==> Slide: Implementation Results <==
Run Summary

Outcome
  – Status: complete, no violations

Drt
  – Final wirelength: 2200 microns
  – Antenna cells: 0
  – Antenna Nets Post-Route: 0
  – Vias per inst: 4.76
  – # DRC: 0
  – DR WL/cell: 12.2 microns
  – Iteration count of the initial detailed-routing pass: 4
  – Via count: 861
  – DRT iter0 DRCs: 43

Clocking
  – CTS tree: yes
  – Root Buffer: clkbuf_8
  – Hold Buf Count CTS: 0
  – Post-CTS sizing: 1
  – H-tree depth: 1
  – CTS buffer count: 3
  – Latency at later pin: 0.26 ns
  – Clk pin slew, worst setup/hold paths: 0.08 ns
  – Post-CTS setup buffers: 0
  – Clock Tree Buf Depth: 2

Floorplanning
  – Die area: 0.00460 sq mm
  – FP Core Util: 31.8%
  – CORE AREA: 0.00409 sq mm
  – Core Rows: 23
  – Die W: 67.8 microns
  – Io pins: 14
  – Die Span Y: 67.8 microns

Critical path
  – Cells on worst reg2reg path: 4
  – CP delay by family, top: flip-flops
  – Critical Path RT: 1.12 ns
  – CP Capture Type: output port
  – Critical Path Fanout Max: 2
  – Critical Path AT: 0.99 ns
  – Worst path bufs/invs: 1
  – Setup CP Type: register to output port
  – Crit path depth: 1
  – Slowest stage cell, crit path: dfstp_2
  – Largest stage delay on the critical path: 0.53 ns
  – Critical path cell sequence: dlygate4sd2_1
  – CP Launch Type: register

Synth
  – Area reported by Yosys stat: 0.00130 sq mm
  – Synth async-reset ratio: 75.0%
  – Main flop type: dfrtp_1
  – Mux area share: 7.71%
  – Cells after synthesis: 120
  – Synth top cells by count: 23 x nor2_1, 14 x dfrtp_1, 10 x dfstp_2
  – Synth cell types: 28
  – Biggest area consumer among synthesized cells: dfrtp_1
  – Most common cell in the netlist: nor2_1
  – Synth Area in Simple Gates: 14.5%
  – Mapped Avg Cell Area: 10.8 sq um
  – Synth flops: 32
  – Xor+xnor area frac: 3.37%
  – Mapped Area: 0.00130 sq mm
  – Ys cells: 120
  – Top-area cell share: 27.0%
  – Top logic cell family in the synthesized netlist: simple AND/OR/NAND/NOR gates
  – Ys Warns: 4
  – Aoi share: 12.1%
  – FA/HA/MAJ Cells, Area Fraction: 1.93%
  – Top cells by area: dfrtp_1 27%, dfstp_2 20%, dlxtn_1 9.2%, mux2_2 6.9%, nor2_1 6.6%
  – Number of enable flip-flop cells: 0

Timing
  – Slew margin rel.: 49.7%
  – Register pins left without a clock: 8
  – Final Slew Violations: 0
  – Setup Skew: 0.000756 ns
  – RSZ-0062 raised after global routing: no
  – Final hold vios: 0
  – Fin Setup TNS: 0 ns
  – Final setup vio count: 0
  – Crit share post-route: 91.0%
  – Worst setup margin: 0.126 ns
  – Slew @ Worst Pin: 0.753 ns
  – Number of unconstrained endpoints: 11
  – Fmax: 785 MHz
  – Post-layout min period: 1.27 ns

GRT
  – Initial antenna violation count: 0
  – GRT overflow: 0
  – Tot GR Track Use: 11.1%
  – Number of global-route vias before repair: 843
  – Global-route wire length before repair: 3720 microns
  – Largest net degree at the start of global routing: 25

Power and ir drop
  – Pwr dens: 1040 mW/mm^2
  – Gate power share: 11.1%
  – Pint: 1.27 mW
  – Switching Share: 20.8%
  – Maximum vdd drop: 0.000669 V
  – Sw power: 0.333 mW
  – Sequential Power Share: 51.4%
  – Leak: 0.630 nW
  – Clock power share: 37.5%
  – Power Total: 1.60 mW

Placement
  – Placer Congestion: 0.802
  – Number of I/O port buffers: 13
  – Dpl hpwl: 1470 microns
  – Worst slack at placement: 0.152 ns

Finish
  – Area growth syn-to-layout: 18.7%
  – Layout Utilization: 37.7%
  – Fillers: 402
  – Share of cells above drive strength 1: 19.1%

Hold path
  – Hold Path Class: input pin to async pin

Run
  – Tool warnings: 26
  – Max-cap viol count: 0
--- ./design.v ---
module WRAP_SRAM (DataBus, AddressBus, ControlBus, InData, OutData, Address, bCE, bWE, Breq, Bgnt, clk, bReset);
parameter 			AddressSize = 18;	 
parameter 			WordSize = 8;		 
output [AddressSize-1:0] 	Address;
reg [AddressSize-1:0] 		Address;
output [WordSize-1:0] 		InData;
reg [WordSize-1:0] 		InData;
output 				bCE, bWE;
reg 				bCE, bWE;
output 				Breq;
reg       			Breq;
input [WordSize-1:0] 		OutData;
input				Bgnt;
input 				bReset;
input 				clk;
inout [7:0]			DataBus;
inout [31:0]			AddressBus;
inout				ControlBus;
reg			IntEnable;
reg [3:0]   		cnt;
assign ControlBus = IntEnable? 1'b0 : 1'bz;
assign DataBus = (AddressBus[18] & ~AddressBus[19])? OutData:8'hz; 
always @(posedge clk)
begin
	   if(IntEnable==1'b1)				 
	   begin
		   if(AddressBus[31:28] == 4'b0001)	 
		   begin
			bWE <= AddressBus[18]; 
			bCE <= AddressBus[19];  
			Address <= AddressBus[17:0]; 
			InData <= DataBus;  
		   end
	   end
end
always @(posedge clk)
begin
   if(bReset==1'b0)
   begin
		IntEnable <= 1'b0;
		Breq <= 1'b0;
		cnt <= 0;
   end
   else
   begin
      if(IntEnable==1'b0)
	   begin
		   if(Bgnt==1'b1)
		   begin
			   IntEnable <= 1'b1;
			   Breq <= 1'b0;
			   cnt <= 1;
		   end
		   else if(AddressBus[31:28] == 4'b0001)
		   begin
			   IntEnable <= 1'b0;
			   Breq <= 1'b1;
		   end
		   else
		   begin
			   IntEnable <= 1'b0;
			   Breq <= 1'b0;
		   end
	   end
	   else if(AddressBus[31:28] != 4'b0001)
	   begin	
		      IntEnable <= 1'b0;
		      Breq <= 1'b0;
		      cnt <= 0;
	   end
	end
end
endmodule
--- ./run.sh ---
#!/bin/bash
# OpenROAD 26Q1-2900-gdf79404cd8, Yosys 0.63+post, stock flow scripts
make -C /OpenROAD-flow-scripts/flow DESIGN_CONFIG=/design/flow/config.mk WORK_HOME=/design/flow/orfs finish
--- ./config.mk ---
export PLATFORM = sky130hd
export DESIGN_NAME = WRAP_SRAM
export DESIGN_NICKNAME = WRAP_SRAM
export VERILOG_FILES = /design/flow/design.v
export SDC_FILE = /design/flow/constraint.sdc
export NUM_CORES = 4
export LEC_CHECK = 1
export CORE_AREA = 10 10 85 85
export DIE_AREA = 0 0 95 95
--- ./constraint.sdc ---
current_design WRAP_SRAM

set clk_period 2.4
set clk_io_pct 0.2

create_clock -name clk0 -period $clk_period [get_ports {clk}]

set non_clock_inputs [all_inputs -no_clocks]
set_input_delay [expr $clk_period * $clk_io_pct] -clock clk0 $non_clock_inputs
set_output_delay [expr $clk_period * $clk_io_pct] -clock clk0 [all_outputs]
==> flow_summary.ini <==
; implementation run metrics
[synth]
numSynthFlops = 30
synth-edff-count = 28
seq_area_frac_synth_pct = 86.81
synthFlopType = edfxtp_1
top_cells_by_area = edfxtp_1 (83%), buf_4 (6.7%), dfxtp_1 (3.9%), a2111oi_2 (1.5%), or4b_4 (1.4%)
yosysMostFrequentCell = edfxtp_1
async_reset_ff_share_pct = 0
synth_area_mm2 = 0.001015
ys_chip_area_mm2 = 0.001015
ys.warnings.count = 3
yosys.area.top_type = edfxtp_1
syn_inst = 49
common_cells = edfxtp_1 (28), buf_4 (9), inv_1 (3)
syn_area_per_cell_um2 = 20.71
synth_cell_types = 11
ys_cells = 49
synth_top_area_share_pct = 82.86

[floorplan]
die_w_um = 95
row_count = 27
initCoreUtil_pct = 18.54
die_y_um = 95
io_pins = 81

[place]
dp_hpwl_um = 2206
gp_congestion = 0.7308
port_buffers = 39

[clock_tree]
cts_resized = 0
postCtsSetupBuffers = 0
cts_buffer_depth = 2
hold_buffers = 0
htree_levels = 2
cts_buffers = 5
root_buffer = clkbuf_8
clock-sinks = 30

[run_status]
lastStage = global routing
tool.error = [ERROR RSZ-0074] Failed to build tree from global routes for pin 'input9/X' and net 'OutData[6]' at grid (17250, 65550): found route to 1 pins, expected 2
status = stopped before the end

[grt]
grt_max_degree = 16

[final_timing]
untimed_endpoints = 32
-- cells by family after synthesis --
kind of cell           share of synthesized area [%]
buffers and inverters                          7.768
AND/OR/NAND/NOR                                2.712
AND-OR/OR-AND                                  2.343
flip-flops                                     86.81
other                                         0.3696
-- stage by stage --
step	setup WS, ns	total power, mW	hold WS (ns)	cell area [um2]	instances
after CTS	0.8094	0.9988	0.2877	1525	161
after detailed placement	0.6883	0.6201	0.4632	1445	153
after floorplan	0.2158	0.6031	0.4323	1017	49
after global placement	0.7075	0.6191	0.4558	1445	153
Power is estimated from default activity; no workload was simulated.
<file path="design.v">
module WRAP_UART (DataBus, AddressBus, ControlBus, InData, Load_XMT_datareg, Byte_ready, T_byte, Breq, Bgnt, clk, bReset);
parameter 		WordSize = 8;		 
output 			Load_XMT_datareg, Byte_ready, T_byte;
output [WordSize-1:0] 	InData;
reg 			Load_XMT_datareg, Byte_ready, T_byte;
reg [WordSize-1:0] 	InData;
input 			bReset;
output 			Breq;
reg       		Breq;
input			Bgnt;
inout [7:0]		DataBus;
inout [31:0]		AddressBus;
inout			ControlBus;
input 			clk;
reg			IntEnable;
reg [3:0]   		cnt;
assign ControlBus = IntEnable ? 1'b0 : 1'bz;
always @(posedge clk)
begin
	   if(IntEnable)				 
	   begin
		   if(AddressBus[31:28] == 4'b0010)	 
		   begin
			T_byte <= AddressBus[2];
			Byte_ready <= AddressBus[1];
			Load_XMT_datareg <= AddressBus[0];
			InData <= DataBus;
		   end
	   end
	else
	begin
	        	T_byte <= 1'b0;
			Byte_ready <= 1'b0;
			Load_XMT_datareg <= 1'b0;
			InData <= 8'h00;
	end
end
always @(posedge clk)
begin
   if(!bReset)
   begin
		IntEnable <= 1'b0;
		Breq <= 1'b0;
		cnt <= 0;
   end
   else
   begin
      if(!IntEnable)
	   begin
		   if(Bgnt)
		   begin
			   IntEnable <= 1'b1;
			   Breq <= 1'b0;
			   cnt <= 1;
		   end
		   else if(AddressBus[31:28] == 4'b0010)
		   begin
			   IntEnable <= 1'b0;
			   Breq <= 1'b1;
		   end
		   else
		   begin
			   IntEnable <= 1'b0;
			   Breq <= 1'b0;
		   end
	   end
	   else if(AddressBus[31:28] != 4'b0010)
	   begin	
		      IntEnable <= 1'b0;
		      Breq <= 1'b0;
		      cnt <= 0;
	   end
	end
end
endmodule
</file>
`flow/design.v`:
```
`timescale 1ns/10ps
module CannyEdge(dAddrRegRow, dAddrRegCol, bWE, bCE, InData, OutData,
	OPMode, bOPEnable, dReadReg, dWriteReg,	clk, rst_b);
input 	[2:0]			dAddrRegRow, dAddrRegCol;
input				bWE, bCE;
input 	[8-1:0] 	InData;
output 	[8-1:0] 	OutData;
reg     [8-1:0] 	OutData;
input 	[2:0]			OPMode;
input 				bOPEnable;
input 	[3:0]			dReadReg, dWriteReg;
input				clk, rst_b;
reg 	[8-1:0]	regX[0:24];	 
reg 	[8-1:0]	regY[0:24];	 
reg 	[8-1:0]	regZ[0:24];	 
reg 	[8-1:0]	gf[0:24];	 
reg 	[8-1:0]	Out_gf, Out_gradient, Out_direction, Out_bThres;
integer index;
parameter 			dThresHigh = 15;
parameter			dThresLow = 10;
reg 		[31:0]		tpSum;
reg		[1:0]		IntSignal;
reg signed 	[31:0] 		Gx, Gy, fGx, fGy;
reg signed	[1:0]		dx, dy;
always @(clk or rst_b)
begin
	if(!rst_b)
	begin
		gf[0] =1;  gf[1] =3;  gf[2]=4;   gf[3]=3;   gf[4]=1;
		gf[5] =3;  gf[6] =7;  gf[7]=10;  gf[8]=7;   gf[9]=3;
		gf[10]=4;  gf[11]=10; gf[12]=16; gf[13]=10; gf[14]=4;
		gf[15]=3;  gf[16]=7;  gf[17]=10; gf[18]=7;  gf[19]=3;
		gf[20]=1;  gf[21]=3;  gf[22]=4;  gf[23]=3;  gf[24]=1;
	end
end
always @(posedge clk or negedge rst_b)
begin
	if(!rst_b) begin
		IntSignal <= 2'b00;
	end
	else if(bCE==1'b0 && bWE==1'b0) 
	begin
		if(dWriteReg == 0)
			regX[dAddrRegRow*5+dAddrRegCol] <= InData;
		else if(dWriteReg == 1)
			regY[dAddrRegRow*5+dAddrRegCol] <= InData;
		else if(dWriteReg == 2)
			regZ[dAddrRegRow*5+dAddrRegCol] <= InData;
		else
			regZ[dAddrRegRow*5+dAddrRegCol] <= 8'hZ;
	end
	else if(bCE==1'b0 && bWE==1'b1)
	begin
		if(dReadReg == 0)
			OutData <= Out_gf;
		else if(dReadReg == 1)
			OutData <= Out_gradient;
		else if(dReadReg == 2)
			OutData <= Out_direction;
		else if(dReadReg == 3)
			OutData <= regX[dAddrRegRow*5+dAddrRegCol];
		else if(dReadReg == 4)
			OutData <= Out_bThres;
		else
			OutData <= 8'hZ;
	end
	else
	begin
		if(bOPEnable==1'b0)
		begin
			if(OPMode == 0)
			begin
				if(IntSignal == 2'b00)	
				begin
					tpSum <= gf[0]*regX[0]+gf[1]*regX[1]+gf[2]*regX[2]+gf[3]*regX[3]+
						 gf[4]*regX[4]+gf[5]*regX[5]+gf[6]*regX[6]+gf[7]*regX[7]+
						 gf[8]*regX[8]+gf[9]*regX[9]+gf[10]*regX[10]+gf[11]*regX[11]+
						 gf[12]*regX[12]+gf[13]*regX[13]+gf[14]*regX[14]+gf[15]*regX[15]+
						 gf[16]*regX[16]+gf[17]*regX[17]+gf[18]*regX[18]+gf[19]*regX[19]+
						 gf[20]*regX[20]+gf[21]*regX[21]+gf[22]*regX[22]+gf[23]*regX[23]+
						 gf[24]*regX[24];
					 IntSignal <= 2'b01;
				 end
				 else if(IntSignal == 2'b01)
				 begin
		        		Out_gf <= (tpSum>>7);
		        		tpSum <= tpSum;
		        		IntSignal <= IntSignal;
				 end
				 else 
				 begin
					Out_gf <= Out_gf;
					IntSignal <= IntSignal;
					tpSum <= 0;
				 end
			end
		else if(OPMode == 1)
		begin
			if(IntSignal == 2'b00)	
			begin
				Gx <= regX[0]*-1 + regX[1]*0 + regX[2]*1 +
				      regX[5]*-2 + regX[6]*0 + regX[7]*2 +
				      regX[10]*-1 + regX[11]*0 + regX[12]*1;
				Gy <= regX[0]*1 + regX[1]*2 + regX[2]*1 +
				      regX[5]*0 + regX[6]*0 + regX[7]*0 +
				      regX[10]*-1 + regX[11]*-2 + regX[12]*-1;
				IntSignal <= 2'b01;
				Out_gradient <= 8'hZ; Out_direction <= 8'hZ;
				fGx <= 8'hZ; fGy <= 8'hZ;
			end
			else if(IntSignal == 2'b01) 
			begin
				if(Gx < 0 & Gy < 0)
					Out_gradient <= (-Gx-Gy)>>3;
				else if(Gx >= 0 & Gy < 0)
					Out_gradient <= (Gx-Gy)>>3;
				else if(Gx >= 0 & Gy >= 0)
					Out_gradient <= (Gy+Gx)>>3;
				else if(Gx < 0 & Gy >= 0)
					Out_gradient <= (Gy-Gx)>>3;
				Gx <= Gx;
				Gy <= Gy;
				Out_direction <= 8'hZ;
				IntSignal <= 2'b10;
				fGx <= 8'hZ; fGy <= 8'hZ;
			end
			else if(IntSignal == 2'b10) 
			begin
					if(Gy < 0)
					begin
						fGx <= -1*Gx;
						fGy <= -1*Gy;
					end
					else
					begin
						fGx <= Gx;
						fGy <= Gy;
					end
					IntSignal <= 2'b11;
			end
			else if(IntSignal == 2'b11) 
			begin
				if(fGx >= 0)
				begin
					if(fGy <= (fGx>>>1))
						Out_direction <= 8'd0;
					else if((fGy > (fGx>>>1))&&(fGy <= (5*fGx)>>>1))
						Out_direction <= 8'd45;
					else if(fGy > (5*fGx)>>>1)
						Out_direction <= 8'd90;
				end
				else 
				begin
					if((fGy) <= ((-fGx)>>>1))
						Out_direction <= 8'd0;
					else if(((fGy > (-fGx)>>>1))&&(fGy <= ((-5*fGx)>>>1)))
						Out_direction <= 8'd135;
					else if(fGy > ((-5*fGx)>>>1))
						Out_direction <= 8'd90;
				end
				IntSignal <= IntSignal;
			end
			else
			begin
				IntSignal <= IntSignal;
				Out_gradient <= 8'hZ;
				Out_direction <= 8'hZ;
				fGx <= 8'hZ; fGy <= 8'hZ;
				Gx <= 8'hZ; Gy <= 8'hZ;
			end
		end
		else if(OPMode == 2)
		begin
			if(IntSignal == 2'b00) 
			begin
				if(regY[6] == 8'd0) begin dx <= 1; dy <= 0; end
				else if(regY[6] == 8'd45) begin dx <= 1; dy <= -1; end
				else if(regY[6] == 8'd90) begin dx <= 0; dy <= 1;  end
				else if(regY[6] == 8'd135) begin dx <= -1; dy <= -1; end
				else begin dx <= 1'bZ; dy <= 1'bZ; end 
				IntSignal <= 2'b01;
			end
			else if(IntSignal == 2'b01) 
			begin
				if((regX[6] >= regX[6+dx+(5*dy)])&&(regX[6] >= regX[6-dx-(5*dy)]))
				begin
					regX[6+dx+(5*dy)] <= 0;
					regX[6-dx-(5*dy)] <= 0;	 
				end
				else
				begin
					regX[6] <= 0;
				end
				IntSignal <= IntSignal;
			end
		end
		else if(OPMode == 3)
		begin
			if(IntSignal == 2'b00) 
			begin
				if(regY[6] == 8'd0) begin dx <= 0; dy <= 1; end
				else if(regY[6] == 8'd45) begin dx <= -1; dy <= -1; end
				else if(regY[6] == 8'd90) begin dx <= 1; dy <= 0;  end
				else if(regY[6] == 8'd135) begin dx <= 1; dy <= -1; end
				else begin dx <= 1'bZ; dy <= 1'bZ; end
				IntSignal <= 2'b01;
			end	
			else if(IntSignal == 2'b01) begin
				if(regX[6] >= dThresHigh)		 
					Out_bThres <= 1;
				else if(regX[6] <= dThresLow)		 
					Out_bThres <= 0;
				else					 
				begin
					if(regX[6-5*dy-dx] >= dThresHigh || regX[6+5*dy+dx] >= dThresHigh)
						Out_bThres <= 1;
					else if(regZ[6-5*dy-dx] == 1 || regZ[6+5*dy+dx] == 1)
						Out_bThres <= 1;
					else
						Out_bThres <= 0;
				end
				IntSignal <= IntSignal;
			end
		end
	end	
	else
		IntSignal <= 2'b00;
	end  
end
endmodule
```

------------------------------------

**Directions**.
One stretch of the lines above is wanted, from the line that contains "complete, no violations" through the line that contains "Floorplanning". Output it exactly.

**The answer**.
  – Status: complete, no violations

Drt
  – Final wirelength: 2200 microns
  – Antenna cells: 0
  – Antenna Nets Post-Route: 0
  – Vias per inst: 4.76
  – # DRC: 0
  – DR WL/cell: 12.2 microns
  – Iteration count of the initial detailed-routing pass: 4
  – Via count: 861
  – DRT iter0 DRCs: 43

Clocking
  – CTS tree: yes
  – Root Buffer: clkbuf_8
  – Hold Buf Count CTS: 0
  – Post-CTS sizing: 1
  – H-tree depth: 1
  – CTS buffer count: 3
  – Latency at later pin: 0.26 ns
  – Clk pin slew, worst setup/hold paths: 0.08 ns
  – Post-CTS setup buffers: 0
  – Clock Tree Buf Depth: 2

Floorplanning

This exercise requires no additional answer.